=== SUPPLIED ENTRIES ===
$ cat src/rtl/svm_seq_engine_if.sv
// Handshake bundle between the SVM picker (master) and the sequential evaluator (slave).
// The picker drives the vector, start request and current weight/bias pair.
interface svm_seq_engine_if #(
  parameter int N_features  = 11,
  parameter int inputWidth  = 4,
  parameter int weightWidth = 8,
  parameter int biasWidth   = 12
) ();

  logic                              start;
  logic [inputWidth*N_features-1:0]  features;
  logic [weightWidth*N_features-1:0] weight;
  logic [biasWidth-1:0]              bia;
  logic                              w_class;
  logic                              svmready;
  logic                              busy;

  modport master (
    output start, features, weight, bia,
    input  w_class, svmready, busy
  );

  modport slave (
    input  start, features, weight, bia,
    output w_class, svmready, busy
  );

endinterface

$ cat src/rtl/svm_seq_engine.sv
// Sequential one-vs-one SVM evaluator: one feature-times-weight MAC per cycle,
// N_CLASSES-1 back-to-back decisions per captured feature vector.
module svm_seq_engine #(
  parameter int N_features  = 11,
  parameter int inputWidth  = 4,
  parameter int weightWidth = 8,
  parameter int biasWidth   = 12,
  parameter int N_CLASSES   = 6
) (
  input logic          clk,
  input logic          rst_n,
  svm_seq_engine_if.slave bus
);

  localparam int PROD_W = inputWidth + weightWidth + 1;
  localparam int ACC_W  = PROD_W + $clog2(N_features) + 1;
  localparam int IDX_W  = (N_features > 1) ? $clog2(N_features) : 1;
  localparam int CNT_W  = (N_CLASSES > 2) ? $clog2(N_CLASSES) : 1;

  localparam logic [IDX_W-1:0] LAST_IDX  = IDX_W'(N_features - 1);
  localparam logic [CNT_W-1:0] LAST_EVAL = CNT_W'(N_CLASSES - 2);

  typedef enum logic [1:0] {
    IDLE   = 2'd0,
    MAC    = 2'd1,
    DECIDE = 2'd2
  } state_t;

  state_t                        state_q, state_d;
  logic [inputWidth*N_features-1:0] feat_q, feat_d;
  logic signed [ACC_W-1:0]       acc_q, acc_d;
  logic [IDX_W-1:0]              idx_q, idx_d;
  logic [CNT_W-1:0]              cnt_q, cnt_d;
  logic                          w_class_q, w_class_d;
  logic                          svmready_q, svmready_d;
  logic                          busy_q, busy_d;

  logic [inputWidth-1:0]         feat_slice;
  logic [weightWidth-1:0]        weight_slice;
  logic signed [PROD_W-1:0]      feat_ext;
  logic signed [PROD_W-1:0]      weight_ext;
  logic signed [PROD_W-1:0]      prod;
  logic signed [ACC_W-1:0]       prod_ext;
  logic signed [ACC_W-1:0]       bia_ext;

  // Features are unsigned, so they get a zero MSB before the signed multiply.
  assign feat_slice   = feat_q[idx_q*inputWidth +: inputWidth];
  assign weight_slice = bus.weight[idx_q*weightWidth +: weightWidth];
  assign feat_ext     = {{(PROD_W-inputWidth){1'b0}}, feat_slice};
  assign weight_ext   = {{(PROD_W-weightWidth){weight_slice[weightWidth-1]}}, weight_slice};
  assign prod         = feat_ext * weight_ext;
  assign prod_ext     = {{(ACC_W-PROD_W){prod[PROD_W-1]}}, prod};
  assign bia_ext      = {{(ACC_W-biasWidth){bus.bia[biasWidth-1]}}, bus.bia};

  always_ff @(posedge clk or negedge rst_n) begin
    if (!rst_n) begin
      state_q    <= IDLE;
      feat_q     <= '0;
      acc_q      <= '0;
      idx_q      <= '0;
      cnt_q      <= '0;
      w_class_q  <= 1'b0;
      svmready_q <= 1'b0;
      busy_q     <= 1'b0;
    end else begin
      state_q    <= state_d;
      feat_q     <= feat_d;
      acc_q      <= acc_d;
      idx_q      <= idx_d;
      cnt_q      <= cnt_d;
      w_class_q  <= w_class_d;
      svmready_q <= svmready_d;
      busy_q     <= busy_d;
    end
  end

  always_comb begin
    state_d    = state_q;
    feat_d     = feat_q;
    acc_d      = acc_q;
    idx_d      = idx_q;
    cnt_d      = cnt_q;
    w_class_d  = w_class_q;
    svmready_d = 1'b0;
    busy_d     = busy_q;

    case (state_q)
      IDLE: begin
        if (bus.start) begin
          feat_d  = bus.features;
          acc_d   = bia_ext;
          idx_d   = '0;
          cnt_d   = '0;
          busy_d  = 1'b1;
          state_d = MAC;
        end
      end

      MAC: begin
        // The bias is re-taken on the first MAC cycle: the picker only swaps
        // to the next pair on the edge that ends DECIDE, after the reload.
        acc_d = ((idx_q == '0) ? bia_ext : acc_q) + prod_ext;
        idx_d = idx_q + IDX_W'(1);
        if (idx_q == LAST_IDX) begin
          w_class_d  = ~acc_d[ACC_W-1];
          svmready_d = 1'b1;
          state_d    = DECIDE;
        end
      end

      DECIDE: begin
        cnt_d = cnt_q + CNT_W'(1);
        idx_d = '0;
        if (cnt_q == LAST_EVAL) begin
          busy_d  = 1'b0;
          state_d = IDLE;
        end else begin
          acc_d   = bia_ext;
          state_d = MAC;
        end
      end

      default: state_d = IDLE;
    endcase
  end

  assign bus.w_class  = w_class_q;
  assign bus.svmready = svmready_q;
  assign bus.busy     = busy_q;

endmodule

$ cat src/flat_wrapper.sv
// flat-port wrapper written by rule: the top's interface ports become plain ports
module svm_seq_engine_flat 
#(
  parameter int N_features  = 11,
  parameter int inputWidth  = 4,
  parameter int weightWidth = 8,
  parameter int biasWidth   = 12,
  parameter int N_CLASSES   = 6
)
  (clk, rst_n, bus_start, bus_features, bus_weight, bus_bia, bus_w_class, bus_svmready, bus_busy);
  svm_seq_engine_if #(.N_features(N_features), .inputWidth(inputWidth), .weightWidth(weightWidth), .biasWidth(biasWidth)) bus_i ();
  input logic clk;
  input logic rst_n;
  input wire logic [$bits(bus_i.start)-1:0] bus_start;
  input wire logic [$bits(bus_i.features)-1:0] bus_features;
  input wire logic [$bits(bus_i.weight)-1:0] bus_weight;
  input wire logic [$bits(bus_i.bia)-1:0] bus_bia;
  output wire logic [$bits(bus_i.w_class)-1:0] bus_w_class;
  output wire logic [$bits(bus_i.svmready)-1:0] bus_svmready;
  output wire logic [$bits(bus_i.busy)-1:0] bus_busy;
  assign bus_i.start = bus_start;
  assign bus_i.features = bus_features;
  assign bus_i.weight = bus_weight;
  assign bus_i.bia = bus_bia;
  assign bus_w_class = bus_i.w_class;
  assign bus_svmready = bus_i.svmready;
  assign bus_busy = bus_i.busy;
  svm_seq_engine #(.N_features(N_features), .inputWidth(inputWidth), .weightWidth(weightWidth), .biasWidth(biasWidth), .N_CLASSES(N_CLASSES)) u_core (.clk(clk), .rst_n(rst_n), .bus(bus_i));
endmodule
$ cat config.mk
export PLATFORM = sky130hd
export DESIGN_NAME = svm_seq_engine_flat
export DESIGN_NICKNAME = d
export VERILOG_FILES = /design/src/rtl/svm_seq_engine_if.sv /design/src/rtl/svm_seq_engine.sv /design/src/flat_wrapper.sv
export SDC_FILE = /design/constraint.sdc
export NUM_CORES = 1
export LEC_CHECK = 0
export CAP_MARGIN = 5
export CORE_MARGIN = 1.5
export CORE_UTILIZATION = 56
export CTS_CLUSTER_DIAMETER = 100
export DETAILED_ROUTE_END_ITERATION = 16
export GPL_ROUTABILITY_DRIVEN = 0
export PLACE_DENSITY = 0.87
export SYNTH_ARGS = -nofsm -noshare
export SYNTH_HDL_FRONTEND = slang
export SYNTH_SLANG_ARGS = --single-unit
$ cat constraint.sdc
create_clock -name clk -period 8.95 [get_ports clk]
set_input_delay 1.3425 -clock clk [delete_from_list [all_inputs] [get_ports clk]]
set_output_delay 1.3425 -clock clk [all_outputs]
set_load 0.02 [all_outputs]
==> Flow_metrics.wiki <==
{| class="wikitable"
! Metric !! Value
|-
| HPWL Detailed || 13.8 mm
|-
| Yosys top cell area share || around 28%
|-
| Antenna diodes || 0
|-
| Global-route wire length before repair || approximately 29 mm
|-
| Max Transition Viols Final || 0
|-
| Total setup violations reported at the end of the flow || 0
|-
| CTS sink count || 74
|-
| Worst R2R End || u_core.acc_q[15]$_DFFE_PN0P_
|-
| Quantity of I/O buffers inserted on ports || roughly 150
|-
| Highest-count cells in the layout ignoring fill and taps || sky130_fd_sc_hd__clkdlybuf4s50_1 (148), sky130_fd_sc_hd__inv_1 (83), sky130_fd_sc_hd__dfrtp_1 (73)
|-
| Worst path cell trace || buf_4 -> inv_1 -> a221oi_1 -> nor3_1 -> a21oi_1 -> nor2_1 -> ha_1 -> fa_1 -> inv_1 -> fa_1 -> inv_1 -> ha_1 -> and3_1 -> a2111oi_4 -> o21ai_1 -> a21o_1 -> a21o_1 -> a31oi_1 -> xor2_1 -> o21ai_0
|-
| TritonCTS clock tree || done
|-
| Path type of the worst setup path || reg -> reg
|-
| Num CTS Buffers || 9
|-
| Amount of wire on met2 after detailed routing || just under 9 mm
|-
| Post-synthesis to final-layout area growth || 28.5%
|-
| Areal power density over the cells || around 220 mW/mm²
|-
| Wire length the detailed router placed on met1 || approximately 6.7 mm
|-
| Starting density of the core || between 50% and 60%
|-
| Area of the placeable core || 0.0114 mm²
|-
| Overall Global Routing Usage || between 20 and 30%
|-
| Final setup TNS || 0 ps
|-
| Setup repair after global routing missed its margin || no
|-
| Drt initial violations || 381
|-
| Number of global-route vias before repair || 5923
|-
| Root cell of the clock tree || sky130_fd_sc_hd__clkbuf_16
|-
| Critical path endpoint || u_core.acc_q[15]$_DFFE_PN0P_
|-
| Worst relative slew slack || between 20% and 30%
|-
| Maximum number of pins on one net before global-route repair || 75
|-
| Number of I/O pins || 150
|-
| Count of flip-flops with a built-in enable after synthesis || 0
|-
| Final net count || about 1000
|-
| Leakage dissipation || approximately 3.8 nW
|-
| WHS || 479 ps
|-
| Max-cap violation count || 0
|-
| Maximum clock path buffer count || 2
|-
| Remaining Overflow, GRT || 0
|-
| Library cell contributing the largest single delay on the critical path || sky130_fd_sc_hd__dfrtp_1
|-
| Worst R2R Path Depth || 20
|-
| Yosys warns || 0
|-
| Most common library cell in the layout ignoring fill and taps || sky130_fd_sc_hd__clkdlybuf4s50_1
|-
| Startpoint of the worst setup timing path || u_core.idx_q[1]$_DFFE_PN0P_
|-
| Fin Clk Skew || 7.97 ps
|-
| Syn Nets || 881
|-
| Flip-flop and latch count after synthesis || 74
|-
| DR DRC count || 0
|-
| Outcome || finished clean
|-
| Count of hold buffers inserted by post-cts repair || 0
|-
| Bufs and invs on worst path || 4
|-
| Worst vdd rail ir drop || a little under 200 µV
|-
| Max Clock Freq || between 0.15 and 0.2 GHz
|-
| Later-pin clock latency in the skew report || approximately 350 ps
|-
| Routed WL per cell || about 19 µm
|-
| CP endpoint kind || register
|-
| Fraction of final layout cells sized beyond drive strength 1 || ~14%
|-
| Post-synthesis instance area || 0.00650 mm²
|-
| Delay-heaviest family, CP || compound AO/OA/AOI/OAI gates
|-
| Total number of vias || about 5600
|-
| Kind of start point of the critical path || register
|-
| Setup slack, reg-to-reg || around 2400 ps
|-
| Wire length on met3 || about 1.7 mm
|-
| R2r startpoint || u_core.idx_q[1]$_DFFE_PN0P_
|-
| Setup repair bufs after CTS || 0
|-
| Crit path DAT || roughly 6700 ps
|-
| Total of cells resized after clock tree synthesis || 0
|-
| Clock-pin slew of the registers on the worst-case setup and hold paths || roughly 60 ps
|-
| Data required time at the worst endpoint || between 9000 and 10000 ps
|-
| Number of antenna violations at the first check in global routing || 0
|-
| Pin slew with the least headroom to its limit || about 1100 ps
|-
| Sequential-to-total area share from yosys stat || between 20% and 30%
|-
| Post-synthesis async set-or-reset flop share || 100%
|-
| Dominant cell type by area after synthesis || sky130_fd_sc_hd__dfrtp_1
|-
| Number of H-tree branching levels || 3
|-
| Synthesized netlist cell count || about 660
|-
| Most area-consuming cells after synthesis || sky130_fd_sc_hd__dfrtp_1 (28%), sky130_fd_sc_hd__fa_1 (10%), sky130_fd_sc_hd__mux2_2 (10%)
|-
| Crit share post-route || 73.5%
|-
| Standard-cell row count || 39
|-
| Vias per std cell || between 5 and 6
|-
| First-pass DRT Iterations || 5
|-
| Avg Synthesized Cell Area || about 9.9 µm²
|-
| Number of endpoints with negative hold slack in the final report || 0
|-
| Final routed wirelength across all metal layers || 17.8 mm
|-
| Vertical die dimension || about 110 µm
|-
| DIE AREA || 0.0123 mm²
|-
| Worst stage delay on the critical path || roughly 700 ps
|-
| Top Metal Used || met4
|-
| Most prevalent standard cell on the critical path || sky130_fd_sc_hd__inv_1
|-
| Die outline width || approximately 110 µm
|-
| Layout Utilization || 73.5%
|-
| Hold/Removal Path Class || reg -> reg
|-
| Antenna Nets Post-Route || 0
|-
| Most frequently used flop master after synthesis || sky130_fd_sc_hd__dfrtp_1
|-
| Tmin final || 6580 ps
|-
| Total number of cells along the worst setup path || 20
|-
| Crit-path max FO || 20
|-
| Yosys cell types || 51
|}
## through the flow
step	worst slack, ps	total power [W]	std cells	instance area [µm²]
2_1_floorplan	3080	0.00116	658	6500
3_3_place_gp	2390	0.00135	921	8050
3_5_place_dp	2250	0.00142	921	8050
4_1_cts	2440	0.00179	937	8360
5_1_grt	2100	0.00194	937	8360
6_report	2370	0.00180	937	8360
## area by class of cell
class	instances	area, µm²
inverter	84	315
clock buffer	9	225
clock inverter	7	77.6
fill	794	3010
multi-input combinational	467	4190
timing repair buffer	153	1520
sequential	74	1850
tap	143	179
## tightest hold or removal path, cell delays in order, from the launching register on
cell and delay (ps):
sky130_fd_sc_hd__dfrtp_1 340, sky130_fd_sc_hd__nand2_1 50, sky130_fd_sc_hd__o21ai_0 60
## flip-flops by register name, indices dropped and copies added (netlist names)
name                 flops
u_core.feat_q           44
u_core.acc_q            18
u_core.idx_q             4
u_core.cnt_q             3
u_core.state_q           2
u_core.bus.busy          1
u_core.bus.svmready      1
u_core.bus.w_class       1
## cells in the mapped netlist (all sizes together), types with 10 or more instances
library cell and n:
inv 83, dfrtp 74, nand2 68, mux2 59, nor2 53, ha 42
o21ai 38, a21oi 37, fa 34, clkbuf 23, mux4 23, xnor2 14
mux2i 13, buf 10
## worst min path at each step
stage / depth (start not counted) / from / to
2_1_floorplan: 2 / u_core.acc_q[1]$_DFFE_PN0P_ / u_core.acc_q[1]$_DFFE_PN0P_
6_report: 2 / u_core.acc_q[0]$_DFFE_PN0P_ / u_core.acc_q[0]$_DFFE_PN0P_
3_3_place_gp: 2 / u_core.acc_q[8]$_DFFE_PN0P_ / u_core.acc_q[8]$_DFFE_PN0P_
5_1_grt: 2 / u_core.acc_q[0]$_DFFE_PN0P_ / u_core.acc_q[0]$_DFFE_PN0P_
4_1_cts: 2 / u_core.acc_q[0]$_DFFE_PN0P_ / u_core.acc_q[0]$_DFFE_PN0P_
3_5_place_dp: 2 / u_core.acc_q[0]$_DFFE_PN0P_ / u_core.acc_q[0]$_DFFE_PN0P_
## per-layer routing
| metal | track usage, % | up-vias |
|---|---|---|
| met3 | 9.62 | 45 |
| met5 | 0 | - |
| met1 | 34.9 | 2735 |
| met4 | 12.1 | 0 |
| li1 | - | 2517 |
| met2 | 50.2 | 286 |
## cell families (layout without fill, tap and decap cells)
family,after synthesis,after routing,share of synthesized area [%]
XOR/XNOR,20,20,2.81
adder cells (fa/ha/maj),76,76,18.5
AO/OA/AOI/OAI,121,121,12.5
buffers and inverters,117,253,7.27
AND/OR/NAND/NOR,155,155,10.1
flip-flops,74,74,28.5
multiplexers,95,95,20.3
## power breakdown
| part | switching [W] | internal [W] | leakage (nW) |
|---|---|---|---|
| combinational | 0.000535 | 0.000461 | 2.71 |
| clock | 0.000153 | 0.000218 | 0.146 |
| sequential | 0.0000308 | 0.000400 | 0.922 |
| total | 0.000718 | 0.00108 | 3.78 |
Power figures use the tool's default switching activity.
==> edit 1, RTL diff (config.mk and constraints unchanged) <==
`N_CLASSES` is set to 6 in 2 places; all go to 12.
--- a/src/rtl/svm_seq_engine.sv
+++ b/src/rtl/svm_seq_engine.sv
@@ -7,3 +7,3 @@
   parameter int biasWidth   = 12,
-  parameter int N_CLASSES   = 6
+  parameter int N_CLASSES   = 12
 ) (
--- a/src/flat_wrapper.sv
+++ b/src/flat_wrapper.sv
@@ -7,3 +7,3 @@
   parameter int biasWidth   = 12,
-  parameter int N_CLASSES   = 6
+  parameter int N_CLASSES   = 12
 )
Check against the original RTL: same outputs for any inputs over 10 cycles, from zero or initial values and one cycle with rst_n low; that may be too few to reach the edited logic, so the function may still have changed.
==> edit 1 against the original RTL <==
Via count down 2.4%; area after synthesis down 0.85%; critical path depth down 2; wire length down 1.1%; maximum frequency up 1.2%; sequential share of layout area up 0.43 points; final area down 0.60%; worst setup slack better by 0.080 ns; count of clock-buffer cells in the layout up 1; sequential cell count up 1.
Power is not shown: default switching activity piles up to over one toggle a cycle in this logic, so the estimate is an artifact.
==> edit 1: results (changes against the original RTL) <==
metric	value	unit	change
hpwl	13.6	mm	was 13.8 mm
tightest_slew	1.17	ns	was 1.09 ns
fin_setup_tns	0	ns	unchanged
hold_depth	1		was 2
yosys-top-cells-count	inv_1 (78), dfrtp_1 (75), nand2_1 (60), mux2_2 (56), nor2_1 (52)		was inv_1 (83), dfrtp_1 (74), nand2_1 (67), mux2_2 (59), nor2_1 (53)
timing.rr.end	u_core.bus.w_class$_DFFE_PN0P_		was u_core.acc_q[15]$_DFFE_PN0P_
status	completed		unchanged
grt_antenna_before_repair	0		unchanged
post_cts_buffers	0		unchanged
htree_levels	3		unchanged
grt.total_usage	0.307		was 0.297
fill_cells	765		was 794
cts-root-buf	clkbuf_16		unchanged
dp_slack	2.36	ns	was 2.25 ns
dpl-instance-area	0.00798	mm²	was 0.00805 mm²
yosys-top-cells-area	dfrtp_1 (29%), fa_1 (11%), mux2_2 (9.8%), mux4_2 (8.4%), ha_1 (8.2%)		was dfrtp_1 (28%), fa_1 (10%), mux2_2 (10%), ha_1 (8.1%), mux4_2 (7.3%)
grt_pass1_wl	28.0	mm	was 28.8 mm
drt-initial-drc-count	287		was 381
cp_max_fo	21		was 20
worstSetupStartpoint	u_core.idx_q[2]$_DFFE_PN0P_		was u_core.idx_q[1]$_DFFE_PN0P_
cp.arrival	6.73	ns	about the same
min_from	u_core.acc_q[9]$_DFFE_PN0P_		was u_core.acc_q[0]$_DFFE_PN0P_
first_global_vias	5808		was 5923
routedWlPerCell	19.0	µm	about the same
drive_above_1_share	0.137		was 0.141
crit_slowest_cell	dfrtp_1		unchanged
diodes	0		unchanged
cp_slowest_stage_delay	0.85	ns	was 0.70 ns
numPortBuffers	149		unchanged
grt_max_degree	76		was 75
clk_latency	0.35	ns	about the same
reg_top3	u_core.feat_q x44, u_core.acc_q x18		was u_core.feat_q x44, u_core.acc_q x18, u_core.idx_q x4
fin_crit	6.50	ns	was 6.58 ns
hold_end	u_core.acc_q[9]$_DFFE_PN0P_		was u_core.acc_q[0]$_DFFE_PN0P_
cts_buffer_depth	2		unchanged
yosysWarningCount	0		unchanged
yosysSeqAreaShare	0.291		was 0.285
postSynth.asyncResetShare	1.00		unchanged
cp-endpoint	u_core.bus.w_class$_DFFE_PN0P_		was u_core.acc_q[15]$_DFFE_PN0P_
synth.distinct_cells	52		was 51
timing.hold.ws	0.480	ns	was 0.479 ns
reg2reg_slack	2.45	ns	was 2.37 ns
r2r_cells	18		was 20
nets	999		was 1012
syn_nets	871		was 881
viasPerCell	5.90		was 5.96
skew	0.0120	ns	was 0.00797 ns
cpLargestDelayFamily	adder cells		was compound AO/OA/AOI/OAI gates
-- edit 1: cell types whose count changed in the layout (fill, tap and decap cells not counted), moves of 4 or more --
cell     unedited run  this run
a21o_1              5        11
inv_1              83        78
o21ai_0            37        31
a31oi_1             2         6
nand2_1            67        60
-- edit 1: kinds of logic (layout without fill, tap and decap cells) --
family	count (synthesis)	in the layout	synth area share
flip-flops	75	75	0.291
AO/OA/AOI/OAI	120	120	0.119
XOR/XNOR	21	21	0.0297
multiplexers	90	90	0.197
adder cells (fa/ha/maj)	76	76	0.187
AND/OR/NAND/NOR	154	154	0.106
buffers and inverters	112	245	0.0697
-- edit 1: final cells by class --
type,instances,area share
repair buffers,151,0.181
clock inverters,6,0.0116
clock buffers,10,0.0276
flip-flops and latches,75,0.226
well taps,143,0.0215
inverters,78,0.0353
multi-input cells,461,0.497
-- edit 1: metrics by stage --
stage	utilization	std cells
6_report	0.734	924
5_1_grt	0.734	924
4_1_cts	0.734	924
3_5_place_dp	0.705	908
3_3_place_gp	0.705	908
2_1_floorplan	-	648
-- edit 1: worst reg2reg max path, cell delays in order (launching register included) --
cell	delay (ns)
dfrtp_1	0.85
inv_1	0.40
nor2_1	0.80
a32o_1	0.52
nand2_1	0.27
xnor2_1	0.20
ha_1	0.31
fa_1	0.49
inv_1	0.06
fa_1	0.53
inv_1	0.04
ha_1	0.34
a21o_1	0.19
or2_2	0.31
nand3b_1	0.20
o2111ai_1	0.24
a32oi_1	0.17
xnor2_1	0.17
mux2_2	0.30
-- edit 1: routing by layer --
metal / up-vias / track usage / wire [µm]
met3: 37 / 0.0664 / 1210
met4: 0 / 0.125 / 422
met2: 217 / 0.519 / 8870
met1: 2705 / 0.381 / 7050
li1: 2488 / - / -
met5: - / 0 / 0
==> edit 2, RTL diff (config.mk and constraints unchanged) <==
Without the edit above. Re-encode `state_t` (3 states) as one-hot, 3 bits wide.
--- a/src/rtl/svm_seq_engine.sv
+++ b/src/rtl/svm_seq_engine.sv
@@ -22,6 +22,6 @@
 
-  typedef enum logic [1:0] {
-    IDLE   = 2'd0,
-    MAC    = 2'd1,
-    DECIDE = 2'd2
+  typedef enum logic [2:0] {
+    IDLE   = 3'b001,
+    MAC    = 3'b010,
+    DECIDE = 3'b100
   } state_t;
Formal check against the unedited RTL: no difference found for any inputs over 10 cycles, from zero or initial values and one cycle with rst_n low; not proved beyond that.
==> edit 2 against the original RTL <==
Wire length down 4.4%; sequential cell count up 1; worst setup slack worse by 0.13 ns; cell count up 7.5%; final area down 0.67%; area after synthesis down 0.63%; core utilization down 0.18 points; non-clock buffer count unchanged; synthesized cell count up 10%; global-route usage down 0.26 points; largest cell class unchanged.
Power is not compared: it rests on default switching activity, and its combinational part moved more than twofold at a synthesized area within 25%.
===
* **ACTION ITEM**
Sift the data above for lines with "compound", then copy each one.

* **ANSWER TO THE PROBLEM**
| Delay-heaviest family, CP || compound AO/OA/AOI/OAI gates
cpLargestDelayFamily	adder cells		was compound AO/OA/AOI/OAI gates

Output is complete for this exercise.